Hepatitis C virus (HCV) infection is a global health problem affecting two to four million people in the United States and 71 million people worldwide. Hepatitis C causes more deaths in the United States than 60 other infectious diseases combined, including human immunodeficiency virus (HIV) and tuberculosis.
With the recent availability of new antiviral drugs, individuals with hepatitis C can achieve cure of their disease. Several organizations, including the National Academy of Medicine and the World Health Organization, are considering the possibility of hepatitis C elimination as a public health threat, but several barriers exist. These include lack of effective screening policies, exorbitant costs associated with scaling-up screening and treatment to a large portion of the population, and the rising incidence of hepatitis C, especially among young people who inject drugs.

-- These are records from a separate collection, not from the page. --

**config.mk**
```make
export PLATFORM = sky130hd
export DESIGN_NAME = vma_ctrl
export DESIGN_NICKNAME = d
export VERILOG_FILES = /design/src/rtl/core/vma_pkg.sv /design/src/rtl/core/vma_ctrl.sv
export VERILOG_INCLUDE_DIRS = /design/src /design/src/rtl/core
export SDC_FILE = /design/constraint.sdc
export NUM_CORES = 1
export LEC_CHECK = 0
export BUFFER_PORTS_ARGS = -buffer_cell sky130_fd_sc_hd__buf_2
export CAP_MARGIN = 20
export CORE_MARGIN = 2
export CORE_UTILIZATION = 56
export CTS_CLUSTER_DIAMETER = 200
export CTS_CLUSTER_SIZE = 30
export DETAILED_ROUTE_END_ITERATION = 6
export GPL_TIMING_DRIVEN = 1
export PLACE_DENSITY = 0.85
export SETUP_SLACK_MARGIN = 0.5
export SLEW_MARGIN = 5
export SYNTH_ARGS = -nofsm -noshare
export SYNTH_HDL_FRONTEND = slang
export SYNTH_SLANG_ARGS = --single-unit
```
**constraint.sdc**
```tcl
create_clock -name clk -period 4.43 [get_ports clk]
set_clock_uncertainty 0.05 [all_clocks]
set_input_delay 0.2215 -clock clk [delete_from_list [all_inputs] [get_ports clk]]
set_output_delay 0.2215 -clock clk [all_outputs]
set_load 0.05 [all_outputs]
```
**src/rtl/core/assert_macros.svh**
```systemverilog
// Assertion macros used by the controller of the vertical advection column RTL.
`ifndef ASSERT_MACROS_SVH
`define ASSERT_MACROS_SVH
`ifndef SYNTH
// A condition that must hold at every clock edge out of reset.
`define VMA_ASSERT(lbl, cond, msg) \
	lbl: assert property (@(posedge clk) disable iff (!arst_n) (cond)) else $error(msg);
// A condition that must hold in the cycle after a trigger.
`define VMA_ASSERT_NEXT(lbl, ante, cons, msg) \
	lbl: assert property (@(posedge clk) disable iff (!arst_n) (ante) |=> (cons)) else $error(msg);
`else
`define VMA_ASSERT(lbl, cond, msg)
`define VMA_ASSERT_NEXT(lbl, ante, cons, msg)
`endif
`endif

```
**src/rtl/core/vma_pkg.sv**
```systemverilog
// Shared types, codes and constants of the vertical advection column.
package vma_pkg;

	localparam int QW         = 48;
	localparam int LS_W       = 47;
	localparam int LEVELS_DEF = 64;
	localparam int CFG_IDX_W  = 1;
	localparam int OUT_LVL_W  = 8;

	typedef logic signed [QW-1:0] q_t;

	localparam q_t QMAX = 48'sh7FFF_FFFF_FFFF;
	localparam q_t QMIN = 48'sh8000_0000_0000;

	// Configuration register indexes.
	localparam logic [CFG_IDX_W-1:0] REG_LAYER_SCALE = 1'd0;
	localparam logic [CFG_IDX_W-1:0] REG_THREE_D     = 1'd1;

	// Arithmetic unit operations.
	localparam logic OP_MUL = 1'b0;
	localparam logic OP_DIV = 1'b1;

	// Operand sources.
	typedef logic [4:0] src_t;
	localparam src_t SRC_C30      = 5'd0;
	localparam src_t SRC_LS       = 5'd1;
	localparam src_t SRC_D        = 5'd2;
	localparam src_t SRC_RHOW     = 5'd3;
	localparam src_t SRC_RHOI     = 5'd4;
	localparam src_t SRC_WU       = 5'd5;
	localparam src_t SRC_WV       = 5'd6;
	localparam src_t SRC_T        = 5'd7;
	localparam src_t SRC_SUMU     = 5'd8;
	localparam src_t SRC_SUMV     = 5'd9;
	localparam src_t SRC_W        = 5'd10;
	localparam src_t SRC_LASTW    = 5'd11;
	localparam src_t SRC_LASTRHOW = 5'd12;
	localparam src_t SRC_P1T      = 5'd13;
	localparam src_t SRC_SUMW     = 5'd14;
	localparam src_t SRC_DIFU     = 5'd15;
	localparam src_t SRC_DIFV     = 5'd16;
	localparam src_t SRC_DIFW     = 5'd17;
	localparam src_t SRC_LLF      = 5'd18;
	localparam src_t SRC_LIF      = 5'd19;
	localparam src_t SRC_RHO      = 5'd20;
	localparam src_t SRC_ADZ      = 5'd21;
	localparam src_t SRC_ADZW     = 5'd22;

	// Result destinations.
	typedef logic [3:0] dst_t;
	localparam dst_t DST_D    = 4'd0;
	localparam dst_t DST_RHOI = 4'd1;
	localparam dst_t DST_T    = 4'd2;
	localparam dst_t DST_FU   = 4'd3;
	localparam dst_t DST_FV   = 4'd4;
	localparam dst_t DST_P1   = 4'd5;
	localparam dst_t DST_FW   = 4'd6;
	localparam dst_t DST_DU   = 4'd7;
	localparam dst_t DST_DV   = 4'd8;
	localparam dst_t DST_DW   = 4'd9;
	localparam dst_t DST_LLF  = 4'd10;
	localparam dst_t DST_LIF  = 4'd11;

	// Commands from the controller to the datapath.
	typedef struct packed {
		logic start;
		logic op;
		src_t src_a;
		src_t src_b;
		dst_t dst;
		logic load_in;
		logic zero_fuv;
		logic zero_fw;
		logic zero_dw;
		logic ram_rd;
		logic sum_cap;
		logic commit;
		logic emit;
		logic last;
	} cmd_t;

	// Status from the datapath to the controller.
	typedef struct packed {
		logic busy;
		logic done;
		logic out_free;
	} sts_t;

endpackage

```
**src/rtl/core/vma_ctrl.sv**
```systemverilog
// Controller state machine that sequences the arithmetic of one level.
module vma_ctrl
	import vma_pkg::*;
#(
	parameter int LEVELS = LEVELS_DEF,
	parameter int LVL_W  = $clog2(LEVELS)
) (
	input  logic             clk,
	input  logic             arst_n,
	input  logic             in_valid,
	input  logic             top_level,
	output logic             in_stall,
	output logic [LVL_W-1:0] level,
	output cmd_t             cmd,
	input  sts_t             sts
);

	`include "assert_macros.svh"

	localparam logic [4:0] S_IDLE   = 5'd0;
	localparam logic [4:0] S_D      = 5'd1;
	localparam logic [4:0] S_RHOI   = 5'd2;
	localparam logic [4:0] S_TU     = 5'd3;
	localparam logic [4:0] S_FU     = 5'd4;
	localparam logic [4:0] S_TV     = 5'd5;
	localparam logic [4:0] S_FV     = 5'd6;
	localparam logic [4:0] S_ZFUV   = 5'd7;
	localparam logic [4:0] S_P1     = 5'd8;
	localparam logic [4:0] S_P2     = 5'd9;
	localparam logic [4:0] S_T3     = 5'd10;
	localparam logic [4:0] S_FW     = 5'd11;
	localparam logic [4:0] S_DU     = 5'd12;
	localparam logic [4:0] S_DV     = 5'd13;
	localparam logic [4:0] S_DW     = 5'd14;
	localparam logic [4:0] S_ZDW    = 5'd15;
	localparam logic [4:0] S_RD     = 5'd16;
	localparam logic [4:0] S_SUM    = 5'd17;
	localparam logic [4:0] S_LF     = 5'd18;
	localparam logic [4:0] S_IF     = 5'd19;
	localparam logic [4:0] S_ZERO   = 5'd20;
	localparam logic [4:0] S_COMMIT = 5'd21;
	localparam logic [4:0] S_EMIT   = 5'd22;

	localparam logic [LVL_W-1:0] K_ZERO = '0;
	localparam logic [LVL_W-1:0] K_ONE  = LVL_W'(1);
	localparam logic [LVL_W-1:0] K_TOP  = LVL_W'(LEVELS - 1);

	logic [4:0]       state_q;
	logic [4:0]       nxt;
	logic             issued_q;
	logic             unit_st;
	logic             adv;
	logic [LVL_W-1:0] k_q;
	logic             top_q;
	logic             finish;

	function automatic cmd_t unit_cmd(logic op, src_t a, src_t b, dst_t d);
		cmd_t c;
		c       = '0;
		c.op    = op;
		c.src_a = a;
		c.src_b = b;
		c.dst   = d;
		return c;
	endfunction

	// Next state, command and advance condition for each step.
	always_comb begin
		cmd     = '0;
		nxt     = S_IDLE;
		unit_st = 1'b0;
		adv     = 1'b1;
		finish  = 1'b0;
		unique case (state_q)
			S_IDLE: begin
				cmd.load_in = in_valid;
				adv         = in_valid;
				nxt         = (k_q == K_ZERO) ? S_LF : S_D;
			end
			S_D: begin
				cmd     = unit_cmd(OP_DIV, SRC_C30, SRC_LS, DST_D);
				unit_st = 1'b1;
				nxt     = top_q ? S_ZFUV : S_RHOI;
			end
			S_RHOI: begin
				cmd     = unit_cmd(OP_MUL, SRC_D, SRC_RHOW, DST_RHOI);
				unit_st = 1'b1;
				nxt     = S_TU;
			end
			S_TU: begin
				cmd     = unit_cmd(OP_MUL, SRC_RHOI, SRC_WU, DST_T);
				unit_st = 1'b1;
				nxt     = S_FU;
			end
			S_FU: begin
				cmd     = unit_cmd(OP_MUL, SRC_T, SRC_SUMU, DST_FU);
				unit_st = 1'b1;
				nxt     = S_TV;
			end
			S_TV: begin
				cmd     = unit_cmd(OP_MUL, SRC_RHOI, SRC_WV, DST_T);
				unit_st = 1'b1;
				nxt     = S_FV;
			end
			S_FV: begin
				cmd     = unit_cmd(OP_MUL, SRC_T, SRC_SUMV, DST_FV);
				unit_st = 1'b1;
				nxt     = S_P1;
			end
			S_ZFUV: begin
				cmd.zero_fuv = 1'b1;
				nxt          = S_P1;
			end
			S_P1: begin
				cmd     = unit_cmd(OP_MUL, SRC_W, SRC_RHOW, DST_P1);
				unit_st = 1'b1;
				nxt     = S_P2;
			end
			S_P2: begin
				cmd     = unit_cmd(OP_MUL, SRC_LASTW, SRC_LASTRHOW, DST_T);
				unit_st = 1'b1;
				nxt     = S_T3;
			end
			S_T3: begin
				cmd     = unit_cmd(OP_MUL, SRC_D, SRC_P1T, DST_T);
				unit_st = 1'b1;
				nxt     = S_FW;
			end
			S_FW: begin
				cmd     = unit_cmd(OP_MUL, SRC_T, SRC_SUMW, DST_FW);
				unit_st = 1'b1;
				nxt     = S_DU;
			end
			S_DU: begin
				cmd     = unit_cmd(OP_DIV, SRC_DIFU, SRC_LLF, DST_DU);
				unit_st = 1'b1;
				nxt     = S_DV;
			end
			S_DV: begin
				cmd     = unit_cmd(OP_DIV, SRC_DIFV, SRC_LLF, DST_DV);
				unit_st = 1'b1;
				nxt     = (k_q > K_ONE) ? S_DW : S_ZDW;
			end
			S_DW: begin
				cmd     = unit_cmd(OP_DIV, SRC_DIFW, SRC_LIF, DST_DW);
				unit_st = 1'b1;
				nxt     = S_RD;
			end
			S_ZDW: begin
				cmd.zero_dw = 1'b1;
				nxt         = S_RD;
			end
			S_RD: begin
				cmd.ram_rd = 1'b1;
				nxt        = S_SUM;
			end
			S_SUM: begin
				cmd.sum_cap = 1'b1;
				nxt         = S_LF;
			end
			S_LF: begin
				cmd     = unit_cmd(OP_MUL, SRC_RHO, SRC_ADZ, DST_LLF);
				unit_st = 1'b1;
				nxt     = S_IF;
			end
			S_IF: begin
				cmd     = unit_cmd(OP_MUL, SRC_RHOW, SRC_ADZW, DST_LIF);
				unit_st = 1'b1;
				nxt     = (k_q == K_ZERO) ? S_ZERO : S_EMIT;
			end
			S_ZERO: begin
				cmd.zero_fuv = 1'b1;
				cmd.zero_fw  = 1'b1;
				nxt          = S_COMMIT;
			end
			S_COMMIT: begin
				cmd.commit = 1'b1;
				finish     = 1'b1;
			end
			S_EMIT: begin
				adv        = sts.out_free;
				cmd.commit = sts.out_free;
				cmd.emit   = sts.out_free;
				finish     = sts.out_free;
			end
			default: begin
				nxt = S_IDLE;
			end
		endcase
		if (unit_st) begin
			cmd.start = !issued_q;
			adv       = issued_q && sts.done;
		end
		cmd.last = top_q;
	end

	assign in_stall = (state_q != S_IDLE);
	assign level    = k_q;

	// State register, issue flag and level counter.
	always_ff @(posedge clk or negedge arst_n) begin
		if (!arst_n) begin
			state_q  <= S_IDLE;
			issued_q <= 1'b0;
			k_q      <= K_ZERO;
			top_q    <= 1'b0;
		end else begin
			if (unit_st && !issued_q) begin
				issued_q <= 1'b1;
			end else if (adv) begin
				issued_q <= 1'b0;
			end
			if (adv) begin
				state_q <= nxt;
			end
			if (state_q == S_IDLE && in_valid) begin
				top_q <= top_level || (k_q == K_TOP);
			end
			if (finish) begin
				k_q <= top_q ? K_ZERO : k_q + K_ONE;
			end
		end
	end

	`VMA_ASSERT(a_start_unit_free, !(cmd.start && sts.busy), "unit started while busy")
	`VMA_ASSERT(a_done_expected, !(sts.done && !issued_q), "unit finished without a request")
	`VMA_ASSERT(a_emit_slot, !(cmd.emit && !sts.out_free), "result loaded over a held one")
	`VMA_ASSERT_NEXT(a_accept_leaves_idle, in_valid && !in_stall, state_q != S_IDLE, "transfer left controller idle")

endmodule

```
Yosys cells after proc, flatten, opt, wreduce, memory -nomap -nowiden:

Index checks and enable logic that the tools add are counted.

* register bits after elaboration: 13
* input bits: 7
* output and inout bits: 32
* logic and storage cells: 63

* add/subtract/negate cells: 1
* order comparisons: 1
* equality and inequality tests: 23
* multiplexer cells: 21
* reduce and logical (&&, ||, !) cells: 13

Operators by type and width (count)
* 15-bit one-hot mux with 15 select lines: 1
* 5-bit one-hot mux with 19 select lines: 1
* 5-bit by 4-bit == test with 1-bit output (second input constant): 8
* 5-bit == test (second input constant): 7
* 5-bit by 3-bit == test with 1-bit output (second input constant): 4
* 15-bit OR reduction: 1
* 1-bit two-way mux: 13
* 5-bit by 2-bit == test with 1-bit output (second input constant): 2
* 6-bit by 1-bit adder with 6-bit output (second input constant): 1
* 6-bit == test (second input constant): 1
* 6-bit by 1-bit greater-than comparator with 1-bit output (second input constant): 1
* 6-bit zero test: 1
* 6-bit two-way mux: 1
* 2-bit OR reduction: 3
* 5-bit by 1-bit == test with 1-bit output (second input constant): 1
* 5-bit zero test: 1
* 5-bit two-way mux: 1
* 5-bit nonzero test: 1
* 1-bit one-hot mux with 2 select lines: 2
* 1-bit logical AND: 3
* 3-bit two-way mux: 1
* 2-bit two-way mux: 1
* 2-bit nonzero test: 1
* 1-bit zero test: 1
* 1-bit logical OR: 1

Longest topological paths before layout:

Gate-level depths: netlist (run 1).

* word-level depth: 6
* gate-level depth with buffers: 7
* gate-level depth less buffers: 6

Worst setup path after synthesis (run 1):

Ideal clock, no wire load.

* path type: register to output
* start: register state_q[0]
* end: output cmd[23] (netlist bit)
* arrival: 2288 ps
* slack: 1870 ps
* stages on the path, launching flop included: 6
* cell sequence: dfrtp_1 -> buf_6 -> clkbuf_1 -> clkbuf_1 -> nand2_1 -> a211oi_1

RTL lines
* start, declared: line vma_ctrl.sv:48 `logic [4:0] state_q;`
* start signal, assigned: line vma_ctrl.sv:214 `state_q <= nxt;`
* end, declared: line vma_ctrl.sv:14 `output cmd_t cmd,`

==> results of run 1 <==
-- sequential cells by signal, summed over array words and instances, names as in the netlist --
signal and flops:
level 6, top_q 1, state_q 5, issued_q 1
-- synthesized netlist by cell type, types with 2 or more instances --
cell type,number,area (um2)
a211oi_1,3,22.52
a21oi_1,11,55.05
a221oi_1,2,17.52
a31oi_1,3,18.77
a32o_1,2,20.02
and2_1,5,31.28
and3_1,2,12.51
buf_2,3,15.01
buf_4,3,22.52
clkbuf_1,9,33.78
dfrtp_1,13,325.3
ha_1,3,37.54
inv_1,6,22.52
nand2_1,17,63.81
nand2b_1,11,68.82
nand3_1,4,20.02
nor2_1,24,90.09
nor2b_1,5,31.28
nor3_1,4,20.02
o21ai_0,24,120.1
o22ai_1,5,31.28
o31ai_1,3,22.52
or2_2,4,25.02
xnor2_1,2,17.52
-- worst register-to-register path: stages (launching register included) --
cell and delay [ns]:
dfrtp_1 1.04, nand2b_1 0.36, a21o_1 0.33, or2_2 0.35, o31ai_1 0.26
-- per-layer routing --
metal	track usage	wire length (um)	up-vias	part of all wire
met5	0	0	-	0
li1	-	-	733	-
met3	0.06111	229	4	0.066
met4	0.06838	29	0	0.0084
met2	0.4259	1692	69	0.49
met1	0.3380	1495	730	0.43
-- cell type report --
class                           count  area [um2]  area share
Clock buffer                        4       26.28     0.01700
Inverter                            6       22.52     0.01457
Multi-Input combinational cell    156       940.9      0.6089
Sequential cell                    13       325.3      0.2105
Tap cell                           28       35.03     0.02267
Timing Repair Buffer               38       195.2      0.1263
-- worst min path at each step --
stage,start,end,slack (ns)
floorplan,arst_n,issued_q,-0.12
global placement,arst_n,level[5],0.07
detailed placement,arst_n,issued_q,0.07
CTS,top_level,top_q,0.17
global route,top_level,top_q,0.17
finish,top_level,top_q,0.17
-- through the flow --
| step | std cells | setup WS [ns] | hold slack (ns) | utilization |
|---|---|---|---|---|
| CTS | 245 | 1.662 | 0.1707 | 0.6789 |
| detailed placement | 240 | 1.989 | 0.06743 | 0.6630 |
| global placement | 240 | 2.087 | 0.06958 | 0.6630 |
| floorplan | 192 | 1.870 | -0.1241 | - |
| finish | 245 | 1.592 | 0.1695 | 0.6789 |
| global route | 245 | 1.369 | 0.1713 | 0.6789 |
-- kinds of logic (layout without fill, tap and decap cells) --
| family | Yosys count | after routing |
|---|---|---|
| adder cells (fa/ha/maj) | 3 | 3 |
| AND/OR/NAND/NOR | 86 | 86 |
| AO/OA/AOI/OAI | 64 | 64 |
| flip-flops | 13 | 13 |
| multiplexers | 1 | 1 |
| XOR/XNOR | 2 | 2 |
| buffers and inverters | 23 | 48 |
==> reports/metrics.cfg, run 1 <==
[yosys]
synth-simple-area-share = 0.3358
ys.flop_type = dfrtp_1
synthXorXnorAreaFrac = 0.01274
syn_nets = 202
synth_top_family_by_area = simple AND/OR/NAND/NOR gates
yosysSeqAreaShare = 0.2366
synth_edf_count = 0
ys_ff_latch = 13
postSynth.asyncResetShare = 1.000
synth_cell_types = 48
synthCells = 192
yosysWarnings = 0
synthMuxAreaShare = 0.007279
netlist_area_mm2 = 0.001375
synth_compound_area_frac = 0.3012
synthAdderAreaFrac = 0.02730
avgSynthCellArea_um2 = 7.162

[critical_path]
r2r_slack_ns = 1.94
critPathTopFamily = flip-flops
arrival_ns = 2.57
path_class = register to primary output
slowest_delay_ns = 0.89
worstReg2RegEnd = level[5]
path_cells = inv_1 > nor2_1 > o21ai_0 > a21oi_1 > or2_2 > buf_2
reg2reg_depth = 4
endpoint = cmd[10]
cpMaxStageDelayCell = dfrtp_1
cp_num_buf_inv = 2
timing.rr.start = state_q[0]
path_max_fanout = 28
required_ns = 4.16
cp-startpoint = state_q[4]
cp_num_cells = 6
end_kind = primary output
critPathLaunchType = register

[final_layout]
nets = 228
antenna_cells = 0
drive_gt1_frac = 0.2396
fillers = 201
layout_common_cells = buf_2 (37), o21ai_0 (24), nor2_1 (24)
layout_commonest_cell = buf_2
synthToLayoutAreaGrowth_pct = 12.37
design_area_mm2 = 0.001545

[detailed_routing]
num_vias = 1536
wl_um = 3447
final_antenna_net_count = 0
wl_per_cell_um = 14.07
viasPerCell = 6.269
drcViolationCount = 0
dr.pass1.iters = 4
drt_iter0_drc = 50

[placement]
placed_cell_area_mm2 = 0.001509
portBuffers = 37
place.gp.congestion = 0.8441
dp_hpwl_um = 2493

[global_route]
grt_pass1_vias = 1213
grt_use_total = 0.2579
overflow = 0
grt_max_degree = 36
grt_pass1_wl_um = 5444
antenna_found_initial = 0

[clock_network]
cts_buffer_depth = 2
clkTransAtPathRegs_ns = 0.08
ctsHoldBuffers = 1
htree_num_levels = 1
cts_buffers = 3
cts_sinks = 13
post_cts_buffers = 0
cts_tree = yes
insertion_delay_ns = 0.28
clock_tree.root_cell = clkbuf_4
cts_resized = 0

[sta]
drv_slew = 0
tns_ns = 0
grt_setup_unrepaired = no
max_freq_mhz = 352.4
worst_slew_pin_slew_ns = 1.056
relSlewSlack = 0.2957
setup_viol = 0
min_period_ns = 2.838
period_share = 0.6405
hold_violations = 0

[die]
die-width_um = 53.55
initial_core_util = 0.6042
fp.coreArea_mm2 = 0.002276
die_y_um = 53.55
die-area_mm2 = 0.002868
num_rows = 17
ios = 39

[min_path]
hp-class = input port to register
hold_depth = 3

[flow_run]
drv_cap = 0

[status]
status = complete, no violations

Power of run 1 is left out: the tool's default activity adds up to more than one toggle a clock period on the data nets, which glitch-free logic cannot reach.
==> run 2, diff against run 1 <==
--- a/config.mk
+++ b/config.mk
@@ -9,12 +9,12 @@
 export BUFFER_PORTS_ARGS = -buffer_cell sky130_fd_sc_hd__buf_2
 export CAP_MARGIN = 20
 export CORE_MARGIN = 2
-export CORE_UTILIZATION = 56
+export CORE_UTILIZATION = 52
 export CTS_CLUSTER_DIAMETER = 200
 export CTS_CLUSTER_SIZE = 30
 export DETAILED_ROUTE_END_ITERATION = 6
 export GPL_TIMING_DRIVEN = 1
-export PLACE_DENSITY = 0.85
+export PLACE_DENSITY = 0.8
 export SETUP_SLACK_MARGIN = 0.5
 export SLEW_MARGIN = 5
 export SYNTH_ARGS = -nofsm -noshare
==> constraint.sdc (replaced) <==
create_clock -name clk -period 2.65 [get_ports clk]
set_clock_uncertainty 0.05 [all_clocks]
set_input_delay 0.1325 -clock clk [delete_from_list [all_inputs] [get_ports clk]]
set_output_delay 0.1325 -clock clk [all_outputs]
set_load 0.05 [all_outputs]
==> reports/metrics.cfg, run 2 (synthesis gave the netlist of run 1 again) <==
[status]
status = complete, no violations

[sta]
min_period_ns = 2.101
relSlewSlack = 0.6747
hold_violations = 0
worst_slew_pin_slew_ns = 0.4828
setup_slack_ns = 0.5485
tns_ns = 0
hold_ws_ns = 0.08955
max_freq_mhz = 475.9
setup_viol = 0
drv_slew = 0
period_share = 0.7930
grt_setup_unrepaired = yes

[die]
num_rows = 18
ios = 39
die-area_mm2 = 0.003072
die-width_um = 55.43
fp.coreArea_mm2 = 0.002500
die_y_um = 55.43
initial_core_util = 0.5501

[detailed_routing]
viasPerCell = 6.049
wl_um = 4062
final_antenna_net_count = 0
drt_iter0_drc = 60
drcViolationCount = 0
wl_per_cell_um = 15.33
num_vias = 1603
dr.pass1.iters = 5

[clock_network]
cts_sinks = 13
insertion_delay_ns = 0.28
htree_num_levels = 1
cts_buffer_depth = 2
cts_buffers = 3
clkTransAtPathRegs_ns = 0.08
clock_tree.root_cell = clkbuf_4
cts_tree = yes

[critical_path]
path_class = register to primary output
end_kind = primary output
required_ns = 2.47
r2r_slack_ns = 0.62
arrival_ns = 1.92
critPathLaunchType = register
path_max_fanout = 10

[final_layout]
drive_gt1_frac = 0.3702
largest_reg_flops = 6
antenna_cells = 0
synthToLayoutAreaGrowth_pct = 26.75
layout_common_cells = buf_2 (37), o21ai_0 (23), nor2_1 (22)
fillers = 212
nets = 246
layout_commonest_cell = buf_2
design_area_mm2 = 0.001743

[global_route]
grt_max_degree = 21
grt_pass1_wl_um = 6486
antenna_found_initial = 0
overflow = 0
grt_pass1_vias = 1395
grtUsageMet2 = 0.4167
grt_use_total = 0.2577
grt_use_met3 = 0.04918
grt.busiest_layer = met2
met1_usage = 0.3508

[placement]
pre_cts_ws_ns = 0.4582
place.gp.congestion = 0.8355
dp_hpwl_um = 2783
portBuffers = 37
placed_cell_area_mm2 = 0.001593

[min_path]
hp-class = input port to register

[flow_run]
drv_cap = 0

run 2: cell types whose count changed in the layout (fill, tap and decap cells not counted), moves of 3 or more:
| cell | delta |
|---|---|
| nor2b_2 | +3 |
| dfrtp_1 | -5 |
| dfrtp_2 | +3 |
| nor2b_1 | -3 |
| buf_4 | +16 |
run 2: repair_timing:
| action | 4_1_cts | 5_1_grt |
|---|---|---|
| setup buffers | 5 | 6 |
| endpoints found under the setup margin | 16 | 15 |
| hold buffers | 1 | 0 |
| hold endpoints to repair | 13 | 0 |
| gates resized for setup | 5 | 10 |
run 2: path summary, 6_finish.rpt:
check,end,startpoint,cells past startpoint
min,top_q,top_level,3
min reg2reg,issued_q,issued_q,2
min in group asynchronous,top_q,arst_n,2
max reg2reg,state_q[3],state_q[1],5
max in group asynchronous,state_q[1],arst_n,2
max,cmd[10],state_q[3],6
run 2: critical path, stage by stage, from the launching register on:
cell and delay, ns:
dfrtp_2 0.51, buf_4 0.20, nor2b_1 0.15, o21ai_0 0.17
a21oi_1 0.09, or2_2 0.30, buf_2 0.22
run 2: through the flow:
stage,std cells,utilization
after floorplan,192,-
after global placement,249,0.6371
after detailed placement,249,0.6371
after CTS,259,0.6687
after global routing,265,0.6972
final,265,0.6972
run 2: area by class of cell:
cell class                 count  area [um2]  share of cell area
clock buffer                   4       26.28             0.01508
inverter                       6       26.28             0.01508
multi-input combinational    156       982.2              0.5635
sequential                    13       336.6              0.1931
tap                           30       37.54             0.02154
timing repair buffer          56       334.1              0.1917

Supported by the Directorates for Engineering and Computer and Information Science and Engineering through the Smart and Connected Health initiative, the National Science Foundation has awarded a $1.2 million grant over four years to a team of researchers to study the elimination of hepatitis C in the United States. The interdisciplinary research team is comprised of Turgay Ayer, George Family Foundation assistant professor at the Georgia Institute of Technology’s H. Milton Stewart School of Industrial & Systems Engineering; Jagpreet Chhatwal, decision scientist at Massachusetts General Hospital and assistant professor at Harvard Medical School; and Anne Spaulding, associate professor of epidemiology at Emory University’s Rollins School of Public Health and an infectious disease physician in the Department of Medicine, Emory School of Medicine.
This collaborative research aims to use innovative methods from operations research to answer policy-relevant questions that could lead to hepatitis C elimination in the United States. The research will address questions such as: How should state Medicaid programs expand hepatitis C screening and treatment under their constrained budgets; what kind of screening policy should be implemented for the general population; and how would investments in high-risk groups such as people in prisons reduce hepatitis C transmission.
The interdisciplinary team will also develop practical decision-support tools for implementation and use by the stakeholders. To facilitate implementation, the researchers will partner with the Department of Health and Human Services, state and county health departments, and prison policymakers, who are the potential stakeholders of the proposed solutions and tools.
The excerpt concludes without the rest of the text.